Work required
Your answer is the lines below, exactly, from the one that contains "yosysSeqAreaShare_pct = 28.4" through the one that contains "first_iter_violations = 769", both included.

Supplied information
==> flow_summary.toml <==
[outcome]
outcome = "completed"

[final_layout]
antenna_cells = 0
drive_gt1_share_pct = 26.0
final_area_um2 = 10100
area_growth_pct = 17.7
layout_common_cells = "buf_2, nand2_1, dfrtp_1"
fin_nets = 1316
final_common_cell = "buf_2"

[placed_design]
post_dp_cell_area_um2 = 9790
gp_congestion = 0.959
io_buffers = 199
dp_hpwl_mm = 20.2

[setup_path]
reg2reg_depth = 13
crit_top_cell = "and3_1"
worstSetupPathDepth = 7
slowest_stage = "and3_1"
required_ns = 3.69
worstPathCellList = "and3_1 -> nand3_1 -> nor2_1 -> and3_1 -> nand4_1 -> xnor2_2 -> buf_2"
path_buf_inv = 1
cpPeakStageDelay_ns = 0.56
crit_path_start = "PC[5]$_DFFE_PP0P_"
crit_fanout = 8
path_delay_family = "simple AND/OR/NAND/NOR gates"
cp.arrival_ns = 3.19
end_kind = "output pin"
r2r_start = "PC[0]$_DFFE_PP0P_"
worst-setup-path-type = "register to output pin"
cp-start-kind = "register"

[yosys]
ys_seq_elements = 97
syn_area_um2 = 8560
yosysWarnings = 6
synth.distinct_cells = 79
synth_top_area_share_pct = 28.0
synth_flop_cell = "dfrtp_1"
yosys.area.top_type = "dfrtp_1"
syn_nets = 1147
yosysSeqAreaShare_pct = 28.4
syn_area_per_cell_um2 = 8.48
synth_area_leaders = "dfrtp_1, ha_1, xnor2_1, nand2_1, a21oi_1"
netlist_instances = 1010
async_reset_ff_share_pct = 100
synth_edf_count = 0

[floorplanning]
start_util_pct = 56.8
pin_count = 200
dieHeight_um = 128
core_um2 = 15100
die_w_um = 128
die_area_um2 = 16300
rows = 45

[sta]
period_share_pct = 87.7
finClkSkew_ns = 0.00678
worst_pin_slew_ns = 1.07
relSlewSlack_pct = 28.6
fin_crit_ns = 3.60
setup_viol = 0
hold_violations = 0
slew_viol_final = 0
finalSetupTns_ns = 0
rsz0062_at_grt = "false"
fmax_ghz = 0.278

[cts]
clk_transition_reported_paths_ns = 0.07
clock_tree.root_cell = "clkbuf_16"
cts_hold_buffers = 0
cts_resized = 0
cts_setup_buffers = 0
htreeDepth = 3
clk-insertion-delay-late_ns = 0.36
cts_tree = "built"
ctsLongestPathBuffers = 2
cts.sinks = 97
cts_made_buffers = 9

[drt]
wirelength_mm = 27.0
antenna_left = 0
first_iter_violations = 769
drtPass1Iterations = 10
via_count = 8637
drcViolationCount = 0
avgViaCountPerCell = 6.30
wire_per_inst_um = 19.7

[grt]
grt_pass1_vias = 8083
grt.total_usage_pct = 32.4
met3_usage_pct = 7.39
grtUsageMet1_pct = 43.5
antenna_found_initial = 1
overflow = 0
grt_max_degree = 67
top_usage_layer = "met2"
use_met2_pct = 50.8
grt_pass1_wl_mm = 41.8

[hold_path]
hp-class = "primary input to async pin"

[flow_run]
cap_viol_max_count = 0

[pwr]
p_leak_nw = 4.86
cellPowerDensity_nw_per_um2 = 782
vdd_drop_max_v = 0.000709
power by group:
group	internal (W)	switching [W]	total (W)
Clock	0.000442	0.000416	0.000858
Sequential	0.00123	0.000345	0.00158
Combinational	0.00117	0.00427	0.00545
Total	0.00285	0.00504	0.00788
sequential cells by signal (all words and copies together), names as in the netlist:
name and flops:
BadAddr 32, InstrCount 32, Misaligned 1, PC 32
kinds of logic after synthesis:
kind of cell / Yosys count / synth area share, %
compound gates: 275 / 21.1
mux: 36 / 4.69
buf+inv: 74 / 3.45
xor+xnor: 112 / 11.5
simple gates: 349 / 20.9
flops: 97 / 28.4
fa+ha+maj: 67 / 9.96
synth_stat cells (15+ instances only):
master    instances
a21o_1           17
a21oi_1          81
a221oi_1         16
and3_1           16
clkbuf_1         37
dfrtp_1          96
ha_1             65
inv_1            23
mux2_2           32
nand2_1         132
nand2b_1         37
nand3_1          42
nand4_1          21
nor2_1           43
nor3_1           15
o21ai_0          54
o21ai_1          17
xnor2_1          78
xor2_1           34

* * *

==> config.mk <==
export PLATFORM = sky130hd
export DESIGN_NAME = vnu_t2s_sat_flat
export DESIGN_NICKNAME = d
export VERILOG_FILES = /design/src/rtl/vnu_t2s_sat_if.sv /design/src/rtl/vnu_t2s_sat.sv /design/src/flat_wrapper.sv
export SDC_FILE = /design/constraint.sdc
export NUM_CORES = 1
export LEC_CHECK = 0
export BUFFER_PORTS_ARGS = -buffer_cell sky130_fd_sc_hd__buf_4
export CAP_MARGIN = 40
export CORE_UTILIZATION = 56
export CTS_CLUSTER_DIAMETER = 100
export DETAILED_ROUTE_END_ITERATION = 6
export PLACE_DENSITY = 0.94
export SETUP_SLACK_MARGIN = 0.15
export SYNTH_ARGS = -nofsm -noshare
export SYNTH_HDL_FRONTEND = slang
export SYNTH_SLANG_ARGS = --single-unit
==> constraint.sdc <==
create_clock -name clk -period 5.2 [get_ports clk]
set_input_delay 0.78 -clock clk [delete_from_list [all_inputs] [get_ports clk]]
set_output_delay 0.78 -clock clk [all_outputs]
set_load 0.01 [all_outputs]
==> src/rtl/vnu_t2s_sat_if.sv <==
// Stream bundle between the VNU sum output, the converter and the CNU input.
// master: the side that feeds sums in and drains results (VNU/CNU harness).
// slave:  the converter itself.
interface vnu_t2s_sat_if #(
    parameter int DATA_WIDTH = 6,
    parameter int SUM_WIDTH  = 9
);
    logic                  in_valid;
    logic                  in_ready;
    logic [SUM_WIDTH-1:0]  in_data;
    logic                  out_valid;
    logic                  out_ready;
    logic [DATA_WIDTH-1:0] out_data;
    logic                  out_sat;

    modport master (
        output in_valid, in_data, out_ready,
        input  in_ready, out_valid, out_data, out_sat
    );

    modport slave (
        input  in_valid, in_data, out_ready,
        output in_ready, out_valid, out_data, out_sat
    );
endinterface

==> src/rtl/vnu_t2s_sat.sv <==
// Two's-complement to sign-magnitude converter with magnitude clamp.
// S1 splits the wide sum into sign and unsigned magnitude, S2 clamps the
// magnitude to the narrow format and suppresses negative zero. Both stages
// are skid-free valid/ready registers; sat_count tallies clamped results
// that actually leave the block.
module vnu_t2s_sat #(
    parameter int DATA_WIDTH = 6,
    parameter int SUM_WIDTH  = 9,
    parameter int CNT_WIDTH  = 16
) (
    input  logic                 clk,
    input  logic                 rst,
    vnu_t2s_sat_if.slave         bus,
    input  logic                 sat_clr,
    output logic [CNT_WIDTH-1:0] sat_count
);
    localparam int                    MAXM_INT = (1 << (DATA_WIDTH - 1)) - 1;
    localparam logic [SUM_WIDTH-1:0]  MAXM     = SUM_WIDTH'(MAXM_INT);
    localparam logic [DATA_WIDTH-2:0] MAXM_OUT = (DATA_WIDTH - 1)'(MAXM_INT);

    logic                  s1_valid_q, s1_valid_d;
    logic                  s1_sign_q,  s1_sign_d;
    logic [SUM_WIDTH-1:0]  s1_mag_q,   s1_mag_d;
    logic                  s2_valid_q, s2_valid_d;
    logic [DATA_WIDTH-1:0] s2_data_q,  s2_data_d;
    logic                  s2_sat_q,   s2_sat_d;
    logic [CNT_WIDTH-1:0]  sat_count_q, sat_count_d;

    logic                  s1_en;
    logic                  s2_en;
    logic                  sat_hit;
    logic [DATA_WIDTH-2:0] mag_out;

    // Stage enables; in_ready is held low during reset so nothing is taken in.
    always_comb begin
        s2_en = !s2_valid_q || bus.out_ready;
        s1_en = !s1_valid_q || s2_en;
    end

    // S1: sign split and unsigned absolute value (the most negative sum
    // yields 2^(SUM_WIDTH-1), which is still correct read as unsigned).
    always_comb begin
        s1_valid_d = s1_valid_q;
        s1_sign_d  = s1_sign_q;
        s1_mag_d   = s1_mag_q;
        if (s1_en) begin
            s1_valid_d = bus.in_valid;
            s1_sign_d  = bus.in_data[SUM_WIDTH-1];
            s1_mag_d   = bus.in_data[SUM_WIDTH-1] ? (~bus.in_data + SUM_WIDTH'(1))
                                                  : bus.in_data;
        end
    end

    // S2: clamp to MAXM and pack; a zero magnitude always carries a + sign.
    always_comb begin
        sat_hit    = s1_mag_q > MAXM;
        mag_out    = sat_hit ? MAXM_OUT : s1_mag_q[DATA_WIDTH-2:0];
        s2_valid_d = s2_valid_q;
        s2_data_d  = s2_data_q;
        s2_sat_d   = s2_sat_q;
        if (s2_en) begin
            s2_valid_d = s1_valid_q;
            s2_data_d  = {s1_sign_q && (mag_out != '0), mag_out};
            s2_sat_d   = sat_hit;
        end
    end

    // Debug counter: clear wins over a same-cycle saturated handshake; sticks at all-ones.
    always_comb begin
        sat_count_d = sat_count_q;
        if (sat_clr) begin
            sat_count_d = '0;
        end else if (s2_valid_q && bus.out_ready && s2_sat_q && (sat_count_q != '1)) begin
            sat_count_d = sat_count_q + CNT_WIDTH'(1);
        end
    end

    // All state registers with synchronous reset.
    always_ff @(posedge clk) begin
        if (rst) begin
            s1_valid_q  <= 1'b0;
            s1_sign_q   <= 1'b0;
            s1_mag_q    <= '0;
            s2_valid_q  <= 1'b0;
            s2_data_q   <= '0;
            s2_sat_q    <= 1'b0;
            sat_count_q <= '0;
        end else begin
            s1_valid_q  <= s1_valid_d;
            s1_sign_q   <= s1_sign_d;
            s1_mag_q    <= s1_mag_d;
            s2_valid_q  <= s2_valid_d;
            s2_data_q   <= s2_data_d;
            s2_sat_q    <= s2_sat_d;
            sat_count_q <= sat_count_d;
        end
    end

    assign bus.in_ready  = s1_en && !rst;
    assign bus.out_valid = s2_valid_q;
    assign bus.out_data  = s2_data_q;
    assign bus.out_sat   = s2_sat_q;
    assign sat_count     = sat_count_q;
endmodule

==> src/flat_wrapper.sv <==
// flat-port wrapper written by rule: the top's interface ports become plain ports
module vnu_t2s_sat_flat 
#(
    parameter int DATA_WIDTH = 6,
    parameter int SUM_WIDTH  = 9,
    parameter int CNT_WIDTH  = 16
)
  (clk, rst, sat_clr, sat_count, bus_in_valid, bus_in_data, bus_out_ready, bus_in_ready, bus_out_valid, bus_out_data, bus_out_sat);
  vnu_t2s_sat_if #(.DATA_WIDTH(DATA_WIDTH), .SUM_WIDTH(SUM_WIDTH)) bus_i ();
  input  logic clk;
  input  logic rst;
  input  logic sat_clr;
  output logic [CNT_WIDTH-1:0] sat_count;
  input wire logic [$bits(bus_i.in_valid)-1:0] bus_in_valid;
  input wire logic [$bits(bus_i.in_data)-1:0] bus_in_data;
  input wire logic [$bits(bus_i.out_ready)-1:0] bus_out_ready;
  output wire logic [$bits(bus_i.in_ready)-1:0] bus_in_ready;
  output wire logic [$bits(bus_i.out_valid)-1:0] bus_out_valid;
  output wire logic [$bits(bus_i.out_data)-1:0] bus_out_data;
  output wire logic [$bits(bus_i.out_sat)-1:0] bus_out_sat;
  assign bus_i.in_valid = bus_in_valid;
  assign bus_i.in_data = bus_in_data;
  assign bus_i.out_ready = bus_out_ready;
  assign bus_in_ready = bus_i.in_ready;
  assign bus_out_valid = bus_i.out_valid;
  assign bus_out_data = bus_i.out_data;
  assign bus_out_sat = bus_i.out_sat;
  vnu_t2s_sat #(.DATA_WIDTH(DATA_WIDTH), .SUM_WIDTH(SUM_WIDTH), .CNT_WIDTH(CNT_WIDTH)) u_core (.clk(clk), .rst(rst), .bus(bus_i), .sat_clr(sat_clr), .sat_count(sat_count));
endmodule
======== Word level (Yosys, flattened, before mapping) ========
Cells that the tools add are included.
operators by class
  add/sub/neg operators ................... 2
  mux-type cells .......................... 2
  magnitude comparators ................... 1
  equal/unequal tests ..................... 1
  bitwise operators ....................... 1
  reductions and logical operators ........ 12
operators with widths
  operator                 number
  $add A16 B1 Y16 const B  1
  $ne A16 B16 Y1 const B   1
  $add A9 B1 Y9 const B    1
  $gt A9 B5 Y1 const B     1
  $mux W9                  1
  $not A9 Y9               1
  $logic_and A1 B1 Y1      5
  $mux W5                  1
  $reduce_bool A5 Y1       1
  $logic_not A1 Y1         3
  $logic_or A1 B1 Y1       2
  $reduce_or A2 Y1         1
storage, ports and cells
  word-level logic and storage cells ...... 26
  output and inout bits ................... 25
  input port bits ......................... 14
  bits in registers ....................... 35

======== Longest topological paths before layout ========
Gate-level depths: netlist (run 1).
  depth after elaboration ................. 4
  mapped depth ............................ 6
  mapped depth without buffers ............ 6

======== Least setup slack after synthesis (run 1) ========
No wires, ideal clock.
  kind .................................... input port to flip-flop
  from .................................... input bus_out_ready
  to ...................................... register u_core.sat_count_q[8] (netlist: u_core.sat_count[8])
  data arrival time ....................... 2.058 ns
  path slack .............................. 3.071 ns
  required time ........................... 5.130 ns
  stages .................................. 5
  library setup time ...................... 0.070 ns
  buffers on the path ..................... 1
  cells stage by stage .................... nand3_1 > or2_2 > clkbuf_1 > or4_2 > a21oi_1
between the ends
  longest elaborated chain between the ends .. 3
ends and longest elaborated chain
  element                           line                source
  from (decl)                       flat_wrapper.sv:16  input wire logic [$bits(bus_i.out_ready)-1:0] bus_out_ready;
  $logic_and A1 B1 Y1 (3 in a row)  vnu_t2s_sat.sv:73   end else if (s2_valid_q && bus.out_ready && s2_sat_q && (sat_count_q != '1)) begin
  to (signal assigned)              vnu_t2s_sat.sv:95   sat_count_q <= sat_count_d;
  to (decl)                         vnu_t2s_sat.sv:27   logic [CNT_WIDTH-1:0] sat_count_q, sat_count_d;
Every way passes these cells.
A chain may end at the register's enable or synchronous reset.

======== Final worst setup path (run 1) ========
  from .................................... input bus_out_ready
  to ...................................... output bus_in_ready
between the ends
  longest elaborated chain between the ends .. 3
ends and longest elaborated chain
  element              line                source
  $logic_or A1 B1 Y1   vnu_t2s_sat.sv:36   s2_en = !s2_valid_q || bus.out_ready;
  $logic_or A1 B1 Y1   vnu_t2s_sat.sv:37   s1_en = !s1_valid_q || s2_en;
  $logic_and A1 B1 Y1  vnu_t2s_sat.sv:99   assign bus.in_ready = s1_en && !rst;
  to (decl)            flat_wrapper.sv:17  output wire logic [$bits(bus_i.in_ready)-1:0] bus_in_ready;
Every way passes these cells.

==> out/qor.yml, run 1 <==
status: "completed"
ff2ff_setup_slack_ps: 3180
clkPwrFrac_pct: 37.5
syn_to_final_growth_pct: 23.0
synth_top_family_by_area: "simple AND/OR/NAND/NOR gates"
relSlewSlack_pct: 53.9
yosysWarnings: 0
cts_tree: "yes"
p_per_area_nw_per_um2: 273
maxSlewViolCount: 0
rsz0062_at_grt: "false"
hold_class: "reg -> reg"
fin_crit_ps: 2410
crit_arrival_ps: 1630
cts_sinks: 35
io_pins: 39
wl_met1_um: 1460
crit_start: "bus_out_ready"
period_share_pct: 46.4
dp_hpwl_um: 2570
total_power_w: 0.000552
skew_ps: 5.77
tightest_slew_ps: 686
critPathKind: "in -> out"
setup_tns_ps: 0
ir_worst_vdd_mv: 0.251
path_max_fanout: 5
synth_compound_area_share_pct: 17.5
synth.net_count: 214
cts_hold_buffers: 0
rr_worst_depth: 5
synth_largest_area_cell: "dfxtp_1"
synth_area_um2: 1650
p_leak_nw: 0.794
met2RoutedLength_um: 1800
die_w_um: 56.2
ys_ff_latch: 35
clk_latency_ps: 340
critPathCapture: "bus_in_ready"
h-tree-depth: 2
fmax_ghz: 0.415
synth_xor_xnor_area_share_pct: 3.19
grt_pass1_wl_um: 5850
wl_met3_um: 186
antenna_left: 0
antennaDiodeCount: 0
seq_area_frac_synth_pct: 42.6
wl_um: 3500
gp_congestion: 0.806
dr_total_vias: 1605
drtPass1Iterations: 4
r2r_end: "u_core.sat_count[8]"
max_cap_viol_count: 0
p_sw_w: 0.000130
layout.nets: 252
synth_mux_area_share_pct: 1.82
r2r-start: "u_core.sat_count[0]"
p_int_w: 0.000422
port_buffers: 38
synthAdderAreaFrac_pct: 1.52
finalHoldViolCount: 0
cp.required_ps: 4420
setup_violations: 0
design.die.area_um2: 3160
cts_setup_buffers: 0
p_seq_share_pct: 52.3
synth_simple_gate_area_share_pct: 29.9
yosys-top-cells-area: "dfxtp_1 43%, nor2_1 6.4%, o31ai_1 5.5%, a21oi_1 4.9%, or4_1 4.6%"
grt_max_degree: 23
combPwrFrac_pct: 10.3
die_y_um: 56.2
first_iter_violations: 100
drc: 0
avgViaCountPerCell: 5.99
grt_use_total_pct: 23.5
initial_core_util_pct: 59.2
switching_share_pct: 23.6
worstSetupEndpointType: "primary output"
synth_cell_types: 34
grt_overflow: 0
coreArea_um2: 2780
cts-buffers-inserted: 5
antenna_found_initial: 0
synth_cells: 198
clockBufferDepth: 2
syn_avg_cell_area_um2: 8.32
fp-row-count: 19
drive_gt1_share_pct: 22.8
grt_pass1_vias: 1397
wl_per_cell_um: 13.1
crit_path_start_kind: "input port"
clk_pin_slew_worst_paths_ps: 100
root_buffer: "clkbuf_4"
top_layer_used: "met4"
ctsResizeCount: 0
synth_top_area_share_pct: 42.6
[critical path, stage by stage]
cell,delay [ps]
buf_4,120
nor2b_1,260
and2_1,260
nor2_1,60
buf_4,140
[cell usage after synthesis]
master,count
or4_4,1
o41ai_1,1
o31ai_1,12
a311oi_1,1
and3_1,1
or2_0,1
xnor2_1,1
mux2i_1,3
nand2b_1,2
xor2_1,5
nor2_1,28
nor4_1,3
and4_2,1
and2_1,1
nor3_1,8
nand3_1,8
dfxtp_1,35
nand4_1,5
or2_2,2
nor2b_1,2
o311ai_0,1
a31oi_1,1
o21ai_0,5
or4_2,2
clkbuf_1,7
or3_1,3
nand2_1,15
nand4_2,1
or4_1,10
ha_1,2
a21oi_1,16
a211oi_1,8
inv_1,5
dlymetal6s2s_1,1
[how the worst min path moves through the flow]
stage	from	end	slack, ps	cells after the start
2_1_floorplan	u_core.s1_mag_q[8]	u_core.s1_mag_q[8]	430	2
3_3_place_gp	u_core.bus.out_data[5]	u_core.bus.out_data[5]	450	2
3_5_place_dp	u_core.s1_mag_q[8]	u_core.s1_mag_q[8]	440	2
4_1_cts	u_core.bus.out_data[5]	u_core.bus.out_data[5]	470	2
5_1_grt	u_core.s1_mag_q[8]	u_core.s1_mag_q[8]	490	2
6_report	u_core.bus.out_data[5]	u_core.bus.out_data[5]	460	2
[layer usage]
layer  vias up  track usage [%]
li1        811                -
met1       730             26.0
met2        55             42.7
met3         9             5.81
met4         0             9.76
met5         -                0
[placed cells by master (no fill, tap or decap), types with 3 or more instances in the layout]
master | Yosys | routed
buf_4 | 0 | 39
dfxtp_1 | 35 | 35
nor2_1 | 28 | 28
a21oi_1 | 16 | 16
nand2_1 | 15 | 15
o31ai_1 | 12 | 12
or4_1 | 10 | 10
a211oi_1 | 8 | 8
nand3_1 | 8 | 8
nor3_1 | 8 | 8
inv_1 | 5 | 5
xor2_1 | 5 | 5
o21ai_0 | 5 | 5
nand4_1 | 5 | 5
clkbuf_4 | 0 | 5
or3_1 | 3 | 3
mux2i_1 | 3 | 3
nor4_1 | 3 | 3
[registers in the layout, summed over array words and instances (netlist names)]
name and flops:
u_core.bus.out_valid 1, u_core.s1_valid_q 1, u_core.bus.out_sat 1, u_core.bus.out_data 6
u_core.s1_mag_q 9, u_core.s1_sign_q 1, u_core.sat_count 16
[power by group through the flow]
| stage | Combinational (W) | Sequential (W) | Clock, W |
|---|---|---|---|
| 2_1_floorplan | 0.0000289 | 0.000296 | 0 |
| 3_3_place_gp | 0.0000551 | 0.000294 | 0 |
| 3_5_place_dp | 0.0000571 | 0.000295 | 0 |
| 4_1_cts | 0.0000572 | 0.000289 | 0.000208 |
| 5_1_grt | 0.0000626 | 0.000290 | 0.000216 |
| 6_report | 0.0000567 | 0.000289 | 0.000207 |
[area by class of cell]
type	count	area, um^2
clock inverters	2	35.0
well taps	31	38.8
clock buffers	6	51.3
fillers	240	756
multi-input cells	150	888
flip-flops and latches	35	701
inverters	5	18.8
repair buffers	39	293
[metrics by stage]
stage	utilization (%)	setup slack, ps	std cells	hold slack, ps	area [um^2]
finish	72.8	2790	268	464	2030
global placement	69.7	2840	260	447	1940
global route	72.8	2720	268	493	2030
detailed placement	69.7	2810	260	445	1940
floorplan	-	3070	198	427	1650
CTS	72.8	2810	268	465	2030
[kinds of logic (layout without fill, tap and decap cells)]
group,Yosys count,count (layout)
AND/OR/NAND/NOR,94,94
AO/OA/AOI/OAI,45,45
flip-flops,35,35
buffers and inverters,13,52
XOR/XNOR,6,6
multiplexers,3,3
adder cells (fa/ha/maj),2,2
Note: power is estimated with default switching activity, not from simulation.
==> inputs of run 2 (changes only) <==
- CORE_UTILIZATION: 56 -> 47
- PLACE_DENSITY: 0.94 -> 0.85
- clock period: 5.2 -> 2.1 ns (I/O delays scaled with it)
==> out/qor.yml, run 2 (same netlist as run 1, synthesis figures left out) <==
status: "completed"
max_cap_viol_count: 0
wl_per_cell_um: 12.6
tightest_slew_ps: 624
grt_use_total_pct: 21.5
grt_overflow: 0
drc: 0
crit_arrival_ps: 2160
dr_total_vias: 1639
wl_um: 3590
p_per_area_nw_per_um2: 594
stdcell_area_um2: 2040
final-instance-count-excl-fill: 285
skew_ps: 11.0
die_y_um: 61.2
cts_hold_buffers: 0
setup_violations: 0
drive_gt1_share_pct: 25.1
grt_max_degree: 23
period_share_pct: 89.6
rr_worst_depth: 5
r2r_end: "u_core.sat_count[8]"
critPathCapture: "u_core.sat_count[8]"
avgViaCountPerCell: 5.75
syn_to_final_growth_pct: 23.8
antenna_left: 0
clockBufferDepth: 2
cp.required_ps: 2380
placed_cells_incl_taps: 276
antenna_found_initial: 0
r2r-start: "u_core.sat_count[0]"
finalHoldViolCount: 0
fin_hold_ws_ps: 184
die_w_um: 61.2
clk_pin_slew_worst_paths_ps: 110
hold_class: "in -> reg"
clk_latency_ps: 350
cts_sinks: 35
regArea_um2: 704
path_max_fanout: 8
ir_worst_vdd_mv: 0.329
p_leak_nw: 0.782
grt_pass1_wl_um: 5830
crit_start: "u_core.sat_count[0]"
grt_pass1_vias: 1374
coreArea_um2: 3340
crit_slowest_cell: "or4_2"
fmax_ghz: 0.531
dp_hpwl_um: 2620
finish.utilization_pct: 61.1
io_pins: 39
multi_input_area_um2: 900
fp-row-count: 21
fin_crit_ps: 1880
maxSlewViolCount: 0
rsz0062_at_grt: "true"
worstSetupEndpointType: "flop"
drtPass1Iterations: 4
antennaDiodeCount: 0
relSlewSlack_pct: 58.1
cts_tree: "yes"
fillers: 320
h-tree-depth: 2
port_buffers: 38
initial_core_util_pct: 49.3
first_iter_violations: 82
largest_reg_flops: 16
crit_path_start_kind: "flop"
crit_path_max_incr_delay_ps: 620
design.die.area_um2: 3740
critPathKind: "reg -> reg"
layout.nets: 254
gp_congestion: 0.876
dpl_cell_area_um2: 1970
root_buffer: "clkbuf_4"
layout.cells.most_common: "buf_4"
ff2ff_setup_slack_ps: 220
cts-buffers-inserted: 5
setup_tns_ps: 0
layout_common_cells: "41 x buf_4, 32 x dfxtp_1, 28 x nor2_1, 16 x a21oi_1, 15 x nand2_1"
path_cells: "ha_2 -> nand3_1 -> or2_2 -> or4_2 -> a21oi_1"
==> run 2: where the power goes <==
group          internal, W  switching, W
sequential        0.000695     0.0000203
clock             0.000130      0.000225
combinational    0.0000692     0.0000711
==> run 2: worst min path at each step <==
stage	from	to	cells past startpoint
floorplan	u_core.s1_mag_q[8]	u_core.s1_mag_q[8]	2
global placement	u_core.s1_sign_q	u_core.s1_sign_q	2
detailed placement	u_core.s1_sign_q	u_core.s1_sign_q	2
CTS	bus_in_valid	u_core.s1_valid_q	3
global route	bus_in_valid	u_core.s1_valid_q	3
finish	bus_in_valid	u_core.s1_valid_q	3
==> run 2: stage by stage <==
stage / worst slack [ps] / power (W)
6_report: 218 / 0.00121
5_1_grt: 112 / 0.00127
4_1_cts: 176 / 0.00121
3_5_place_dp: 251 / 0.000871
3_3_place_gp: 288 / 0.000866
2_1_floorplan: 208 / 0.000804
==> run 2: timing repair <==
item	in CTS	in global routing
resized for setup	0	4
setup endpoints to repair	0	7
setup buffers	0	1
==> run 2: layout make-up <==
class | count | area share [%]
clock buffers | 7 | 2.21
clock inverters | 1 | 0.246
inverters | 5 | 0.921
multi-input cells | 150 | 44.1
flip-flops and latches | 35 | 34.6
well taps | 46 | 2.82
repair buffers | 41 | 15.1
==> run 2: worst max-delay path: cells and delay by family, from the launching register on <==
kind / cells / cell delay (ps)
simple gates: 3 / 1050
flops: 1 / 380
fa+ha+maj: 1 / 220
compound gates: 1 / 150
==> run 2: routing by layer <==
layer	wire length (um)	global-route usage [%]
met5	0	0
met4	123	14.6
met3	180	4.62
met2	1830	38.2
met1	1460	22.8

...

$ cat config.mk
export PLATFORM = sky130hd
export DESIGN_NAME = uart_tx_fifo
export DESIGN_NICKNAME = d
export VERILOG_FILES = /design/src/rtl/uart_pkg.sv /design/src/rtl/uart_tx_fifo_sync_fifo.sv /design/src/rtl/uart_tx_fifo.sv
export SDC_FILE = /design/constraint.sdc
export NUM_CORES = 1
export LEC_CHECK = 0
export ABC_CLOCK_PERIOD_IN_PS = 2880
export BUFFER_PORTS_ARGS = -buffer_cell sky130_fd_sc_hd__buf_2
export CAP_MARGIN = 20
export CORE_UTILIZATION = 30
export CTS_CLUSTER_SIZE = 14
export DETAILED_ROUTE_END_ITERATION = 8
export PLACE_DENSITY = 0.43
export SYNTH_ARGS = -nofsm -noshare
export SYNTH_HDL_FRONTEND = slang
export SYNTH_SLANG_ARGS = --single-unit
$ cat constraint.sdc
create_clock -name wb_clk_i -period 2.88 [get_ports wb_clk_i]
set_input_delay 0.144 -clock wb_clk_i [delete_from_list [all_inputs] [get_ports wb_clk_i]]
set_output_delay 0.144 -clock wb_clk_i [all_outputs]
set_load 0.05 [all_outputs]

Response to the exercise
yosysSeqAreaShare_pct = 28.4
syn_area_per_cell_um2 = 8.48
synth_area_leaders = "dfrtp_1, ha_1, xnor2_1, nand2_1, a21oi_1"
netlist_instances = 1010
async_reset_ff_share_pct = 100
synth_edf_count = 0

[floorplanning]
start_util_pct = 56.8
pin_count = 200
dieHeight_um = 128
core_um2 = 15100
die_w_um = 128
die_area_um2 = 16300
rows = 45

[sta]
period_share_pct = 87.7
finClkSkew_ns = 0.00678
worst_pin_slew_ns = 1.07
relSlewSlack_pct = 28.6
fin_crit_ns = 3.60
setup_viol = 0
hold_violations = 0
slew_viol_final = 0
finalSetupTns_ns = 0
rsz0062_at_grt = "false"
fmax_ghz = 0.278

[cts]
clk_transition_reported_paths_ns = 0.07
clock_tree.root_cell = "clkbuf_16"
cts_hold_buffers = 0
cts_resized = 0
cts_setup_buffers = 0
htreeDepth = 3
clk-insertion-delay-late_ns = 0.36
cts_tree = "built"
ctsLongestPathBuffers = 2
cts.sinks = 97
cts_made_buffers = 9

[drt]
wirelength_mm = 27.0
antenna_left = 0
first_iter_violations = 769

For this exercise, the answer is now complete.